<file path="src/sv/eqz_pkg.sv">
package eqz_pkg;

  localparam int unsigned TapsDefault = 64;
  localparam int unsigned SampleW     = 16;
  localparam int unsigned CoefW       = 16;
  localparam int unsigned GainW       = 16;
  localparam int unsigned IndexW      = 6;
  localparam int unsigned NumBands    = 3;
  localparam int unsigned AccW        = 32;
  localparam int unsigned AccShift    = 15;
  localparam int unsigned BandW       = AccW - AccShift;
  localparam int unsigned GprodW      = BandW + GainW;
  localparam int unsigned SumW        = GprodW + 2;
  localparam int unsigned GainShift   = 12;
  localparam logic [AccW-1:0] RoundConst = 32'h0000_4000;
  localparam logic [GainW-1:0] GainOne   = 16'h1000;

  localparam logic [1:0] BandLow  = 2'd0;
  localparam logic [1:0] BandMid  = 2'd1;
  localparam logic [1:0] BandHigh = 2'd2;

  localparam logic [1:0] RegGainLow  = 2'd0;
  localparam logic [1:0] RegGainMid  = 2'd1;
  localparam logic [1:0] RegGainHigh = 2'd2;

  localparam logic CmdSample = 1'b0;
  localparam logic CmdCoef   = 1'b1;

  typedef enum logic [2:0] {
    StIdle,
    StMac,
    StFlush,
    StScale,
    StSum,
    StDone
  } eqz_state_e;

  // Per-cycle control broadcast along the row of cells.
  typedef struct packed {
    logic shift;   // take a new sample in at the tail
    logic rotate;  // circulate samples and coefficients by one cell
  } cell_ctrl_t;

endpackage

</file>
<file path="src/sv/eqz_cell.sv">
module eqz_cell (
  input  logic                                         clk_i,
  input  logic                                         rst_ni,
  input  eqz_pkg::cell_ctrl_t                          ctrl_i,
  input  logic [eqz_pkg::NumBands-1:0]                 load_i,
  input  logic [eqz_pkg::CoefW-1:0]                    coef_value_i,
  input  logic [eqz_pkg::SampleW-1:0]                  sample_i,
  input  logic [eqz_pkg::NumBands-1:0][eqz_pkg::CoefW-1:0] coef_i,
  output logic [eqz_pkg::SampleW-1:0]                  sample_o,
  output logic [eqz_pkg::NumBands-1:0][eqz_pkg::CoefW-1:0] coef_o
);
  import eqz_pkg::*;

  logic [SampleW-1:0]               sample_q;
  logic [NumBands-1:0][CoefW-1:0]   coef_q;
  logic [NumBands-1:0][CoefW-1:0]   coef_d;

  always_ff @(posedge clk_i or negedge rst_ni) begin
    if (!rst_ni) begin
      sample_q <= '0;
    end else if (ctrl_i.shift || ctrl_i.rotate) begin
      sample_q <= sample_i;
    end
  end

  always_comb begin
    coef_d = coef_q;
    if (ctrl_i.rotate) begin
      coef_d = coef_i;
    end else begin
      for (int b = 0; b < NumBands; b++) begin
        if (load_i[b]) coef_d[b] = coef_value_i;
      end
    end
  end

  // coefficients are undefined until loaded
  always_ff @(posedge clk_i) begin
    coef_q <= coef_d;
  end

  assign sample_o = sample_q;
  assign coef_o   = coef_q;

endmodule

</file>
<file path="config.mk">
export PLATFORM = sky130hd
export DESIGN_NAME = eqz_cell
export DESIGN_NICKNAME = d
export VERILOG_FILES = /design/src/sv/eqz_pkg.sv /design/src/sv/eqz_cell.sv
export SDC_FILE = /design/constraint.sdc
export NUM_CORES = 1
export LEC_CHECK = 0
export BUFFER_PORTS_ARGS = -buffer_cell sky130_fd_sc_hd__buf_2
export CAP_MARGIN = 30
export CORE_MARGIN = 2
export CORE_UTILIZATION = 43
export DETAILED_ROUTE_END_ITERATION = 10
export GPL_TIMING_DRIVEN = 0
export PLACE_DENSITY = 0.86
export SLEW_MARGIN = 20
export SYNTH_ARGS = -nofsm -noshare
export SYNTH_HDL_FRONTEND = slang
export SYNTH_SLANG_ARGS = --single-unit
</file>
<file path="constraint.sdc">
create_clock -name clk_i -period 0.8 [get_ports clk_i]
set_input_delay 0.12 -clock clk_i [delete_from_list [all_inputs] [get_ports clk_i]]
set_output_delay 0.12 -clock clk_i [all_outputs]
set_load 0.05 [all_outputs]
</file>
# Yosys cells after proc, flatten, opt, wreduce, memory -nomap -nowiden
# Cells that the tools add are included.
# totals
elab_cells,12
ff_bits,64
# op_classes
mux,4
reduce_logical,4
# op_table
op,count
16-bit two-way mux,3
48-bit two-way mux,1
2-bit nonzero test,3
1-bit logical OR,1

# Longest topological paths before layout
# depth
depth_word,2
ltp_mapped,4
depth_no_buf,2

# Worst setup path before layout
# Ideal clock, no wire load.
# synth_timing
path_kind,in2reg
startpoint,in ctrl_i[0] in the netlist's numbering
endpoint,reg coef_q (netlist bit coef_o[0]) (enable)
setup_time_ps,334
cell_stages,2
t_required_ps,466
path_slack_ps,-219
arrival_time_ps,686
cell_sequence,clkbuf_1 or2_2
# synth_between
elab_chain_len,1
# synth_lines
element,line_no,source
from (decl),eqz_cell.sv:4,"input eqz_pkg::cell_ctrl_t ctrl_i,"
2-bit nonzero test (no line),-,
to (signal assigned),eqz_cell.sv:39,coef_q <= coef_d;
to (decl),eqz_cell.sv:15,logic [NumBands-1:0][CoefW-1:0] coef_q;
# Every way passes these cells.
# A chain may end at the register's enable or synchronous reset.

# Worst setup path after layout
# layout_timing
startpoint,reg coef_q (netlist bit coef_o[17])
endpoint,out coef_o[17] in the netlist's numbering
# layout_lines
element,line_no,source
to (decl),eqz_cell.sv:10,output logic [eqz_pkg::NumBands-1:0][eqz_pkg::CoefW-1:0] coef_o
# No word-level cell between the ends.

***

** Task **
Each record should come back exactly as written.

** Written solution **
<file path="src/sv/eqz_pkg.sv">
package eqz_pkg;

  localparam int unsigned TapsDefault = 64;
  localparam int unsigned SampleW     = 16;
  localparam int unsigned CoefW       = 16;
  localparam int unsigned GainW       = 16;
  localparam int unsigned IndexW      = 6;
  localparam int unsigned NumBands    = 3;
  localparam int unsigned AccW        = 32;
  localparam int unsigned AccShift    = 15;
  localparam int unsigned BandW       = AccW - AccShift;
  localparam int unsigned GprodW      = BandW + GainW;
  localparam int unsigned SumW        = GprodW + 2;
  localparam int unsigned GainShift   = 12;
  localparam logic [AccW-1:0] RoundConst = 32'h0000_4000;
  localparam logic [GainW-1:0] GainOne   = 16'h1000;

  localparam logic [1:0] BandLow  = 2'd0;
  localparam logic [1:0] BandMid  = 2'd1;
  localparam logic [1:0] BandHigh = 2'd2;

  localparam logic [1:0] RegGainLow  = 2'd0;
  localparam logic [1:0] RegGainMid  = 2'd1;
  localparam logic [1:0] RegGainHigh = 2'd2;

  localparam logic CmdSample = 1'b0;
  localparam logic CmdCoef   = 1'b1;

  typedef enum logic [2:0] {
    StIdle,
    StMac,
    StFlush,
    StScale,
    StSum,
    StDone
  } eqz_state_e;

  // Per-cycle control broadcast along the row of cells.
  typedef struct packed {
    logic shift;   // take a new sample in at the tail
    logic rotate;  // circulate samples and coefficients by one cell
  } cell_ctrl_t;

endpackage

</file>
<file path="src/sv/eqz_cell.sv">
module eqz_cell (
  input  logic                                         clk_i,
  input  logic                                         rst_ni,
  input  eqz_pkg::cell_ctrl_t                          ctrl_i,
  input  logic [eqz_pkg::NumBands-1:0]                 load_i,
  input  logic [eqz_pkg::CoefW-1:0]                    coef_value_i,
  input  logic [eqz_pkg::SampleW-1:0]                  sample_i,
  input  logic [eqz_pkg::NumBands-1:0][eqz_pkg::CoefW-1:0] coef_i,
  output logic [eqz_pkg::SampleW-1:0]                  sample_o,
  output logic [eqz_pkg::NumBands-1:0][eqz_pkg::CoefW-1:0] coef_o
);
  import eqz_pkg::*;

  logic [SampleW-1:0]               sample_q;
  logic [NumBands-1:0][CoefW-1:0]   coef_q;
  logic [NumBands-1:0][CoefW-1:0]   coef_d;

  always_ff @(posedge clk_i or negedge rst_ni) begin
    if (!rst_ni) begin
      sample_q <= '0;
    end else if (ctrl_i.shift || ctrl_i.rotate) begin
      sample_q <= sample_i;
    end
  end

  always_comb begin
    coef_d = coef_q;
    if (ctrl_i.rotate) begin
      coef_d = coef_i;
    end else begin
      for (int b = 0; b < NumBands; b++) begin
        if (load_i[b]) coef_d[b] = coef_value_i;
      end
    end
  end

  // coefficients are undefined until loaded
  always_ff @(posedge clk_i) begin
    coef_q <= coef_d;
  end

  assign sample_o = sample_q;
  assign coef_o   = coef_q;

endmodule

</file>
<file path="config.mk">
export PLATFORM = sky130hd
export DESIGN_NAME = eqz_cell
export DESIGN_NICKNAME = d
export VERILOG_FILES = /design/src/sv/eqz_pkg.sv /design/src/sv/eqz_cell.sv
export SDC_FILE = /design/constraint.sdc
export NUM_CORES = 1
export LEC_CHECK = 0
export BUFFER_PORTS_ARGS = -buffer_cell sky130_fd_sc_hd__buf_2
export CAP_MARGIN = 30
export CORE_MARGIN = 2
export CORE_UTILIZATION = 43
export DETAILED_ROUTE_END_ITERATION = 10
export GPL_TIMING_DRIVEN = 0
export PLACE_DENSITY = 0.86
export SLEW_MARGIN = 20
export SYNTH_ARGS = -nofsm -noshare
export SYNTH_HDL_FRONTEND = slang
export SYNTH_SLANG_ARGS = --single-unit
</file>
<file path="constraint.sdc">
create_clock -name clk_i -period 0.8 [get_ports clk_i]
set_input_delay 0.12 -clock clk_i [delete_from_list [all_inputs] [get_ports clk_i]]
set_output_delay 0.12 -clock clk_i [all_outputs]
set_load 0.05 [all_outputs]
</file>
# Yosys cells after proc, flatten, opt, wreduce, memory -nomap -nowiden
# Cells that the tools add are included.
# totals
elab_cells,12
ff_bits,64
# op_classes
mux,4
reduce_logical,4
# op_table
op,count
16-bit two-way mux,3
48-bit two-way mux,1
2-bit nonzero test,3
1-bit logical OR,1

# Longest topological paths before layout
# depth
depth_word,2
ltp_mapped,4
depth_no_buf,2

# Worst setup path before layout
# Ideal clock, no wire load.
# synth_timing
path_kind,in2reg
startpoint,in ctrl_i[0] in the netlist's numbering
endpoint,reg coef_q (netlist bit coef_o[0]) (enable)
setup_time_ps,334
cell_stages,2
t_required_ps,466
path_slack_ps,-219
arrival_time_ps,686
cell_sequence,clkbuf_1 or2_2
# synth_between
elab_chain_len,1
# synth_lines
element,line_no,source
from (decl),eqz_cell.sv:4,"input eqz_pkg::cell_ctrl_t ctrl_i,"
2-bit nonzero test (no line),-,
to (signal assigned),eqz_cell.sv:39,coef_q <= coef_d;
to (decl),eqz_cell.sv:15,logic [NumBands-1:0][CoefW-1:0] coef_q;
# Every way passes these cells.
# A chain may end at the register's enable or synchronous reset.

# Worst setup path after layout
# layout_timing
startpoint,reg coef_q (netlist bit coef_o[17])
endpoint,out coef_o[17] in the netlist's numbering
# layout_lines
element,line_no,source
to (decl),eqz_cell.sv:10,output logic [eqz_pkg::NumBands-1:0][eqz_pkg::CoefW-1:0] coef_o
# No word-level cell between the ends.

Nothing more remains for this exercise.